You are viewing a plain text version of this content. The canonical link for it is here.
Posted to commits@spark.apache.org by ma...@apache.org on 2015/04/16 01:15:15 UTC
spark git commit: [SPARK-5277][SQL] - SparkSqlSerializer doesn't
always register user specified KryoRegistrators
Repository: spark
Updated Branches:
refs/heads/master d5f1b9650 -> 8a53de16f
[SPARK-5277][SQL] - SparkSqlSerializer doesn't always register user specified KryoRegistrators
[SPARK-5277][SQL] - SparkSqlSerializer doesn't always register user specified KryoRegistrators
There were a few places where new SparkSqlSerializer instances were created with new, empty SparkConfs resulting in user specified registrators sometimes not getting initialized.
The fix is to try and pull a conf from the SparkEnv, and construct a new conf (that loads defaults) if one cannot be found.
The changes touched:
1) SparkSqlSerializer's resource pool (this appears to fix the issue in the comment)
2) execution.Exchange (for all of the partitioners)
3) execution.Limit (for the HashPartitioner)
A few tests were added to ColumnTypeSuite, ensuring that a custom registrator and serde is initialized and used when in-memory columns are written.
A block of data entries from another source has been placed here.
[src/hw/batPkg.sv]
package batPkg;

	// datapath widths
	localparam int DATA_W = 8;
	localparam int ADDR_W = 8;
	localparam int WORD_W = 16;
	localparam int REG_IDX_W = 3;
	localparam int ALU_OP_W = 5;
	localparam int OPCODE_W = 4;

	// storage sizes
	localparam int MEM_DEPTH = 256;
	localparam int NUM_REGS = 8;
	// register 7 doubles as the output port
	localparam int OUT_REG = 7;

	typedef logic [DATA_W-1:0] data_t;
	typedef logic [ADDR_W-1:0] addr_t;
	typedef logic [WORD_W-1:0] word_t;
	typedef logic [REG_IDX_W-1:0] regIdx_t;
	typedef logic [ALU_OP_W-1:0] aluOp_t;
	typedef logic [OPCODE_W-1:0] opcode_t;

	// opcodes live in instruction bits 15..12
	localparam opcode_t OP_LDI = 4'h1;
	localparam opcode_t OP_LD = 4'h2;
	localparam opcode_t OP_ST = 4'h3;
	localparam opcode_t OP_JMP = 4'h4;
	localparam opcode_t OP_JZ = 4'h5;
	localparam opcode_t OP_JNZ = 4'h6;
	localparam opcode_t OP_ALU = 4'h7;
	localparam opcode_t OP_HLT = 4'hF;

	// alu operation, instruction bits 11..7
	localparam aluOp_t ALU_ADD = 5'd0;
	localparam aluOp_t ALU_SUB = 5'd1;
	localparam aluOp_t ALU_AND = 5'd2;
	localparam aluOp_t ALU_OR = 5'd3;
	localparam aluOp_t ALU_XOR = 5'd4;
	localparam aluOp_t ALU_INC = 5'd30;
	localparam aluOp_t ALU_MOV = 5'd31;

	// controller micro-steps
	typedef enum logic [2:0] {FETCH, WAITFETCH, DECODE, MEMOP, WAITMEM, HALT} uState_t;

	// request side of a memory port, held stable while req is high
	typedef struct packed {
		addr_t addr;
		word_t wrData;
		logic write;
	} memReq_t;

	// response side, valid while ack is high
	typedef struct packed {
		word_t rdData;
	} memRsp_t;

endpackage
Author: Max Seiden <ma...@platfora.com>
This patch had conflicts when merged, resolved by
Committer: Michael Armbrust <mi...@databricks.com>
Closes #5237 from mhseiden/sql_udt_kryo and squashes the following commits:
3175c2f [Max Seiden] [SPARK-5277][SQL] - address code review comments
e5011fb [Max Seiden] [SPARK-5277][SQL] - SparkSqlSerializer does not register user specified KryoRegistrators
Project: http://git-wip-us.apache.org/repos/asf/spark/repo
Commit: http://git-wip-us.apache.org/repos/asf/spark/commit/8a53de16
Tree: http://git-wip-us.apache.org/repos/asf/spark/tree/8a53de16
Diff: http://git-wip-us.apache.org/repos/asf/spark/diff/8a53de16
Branch: refs/heads/master
Commit: 8a53de16fc8208358b76d0f3d45538e0304bcc8e
Parents: d5f1b96
Author: Max Seiden <ma...@platfora.com>
Authored: Wed Apr 15 16:15:11 2015 -0700
Committer: Michael Armbrust <mi...@databricks.com>
Committed: Wed Apr 15 16:15:11 2015 -0700
----------------------------------------------------------------------
.../apache/spark/sql/execution/Exchange.scala | 9 +--
.../sql/execution/SparkSqlSerializer.scala | 7 +--
.../spark/sql/execution/basicOperators.scala | 2 +-
.../spark/sql/columnar/ColumnTypeSuite.scala | 62 +++++++++++++++++++-
4 files changed, 68 insertions(+), 12 deletions(-)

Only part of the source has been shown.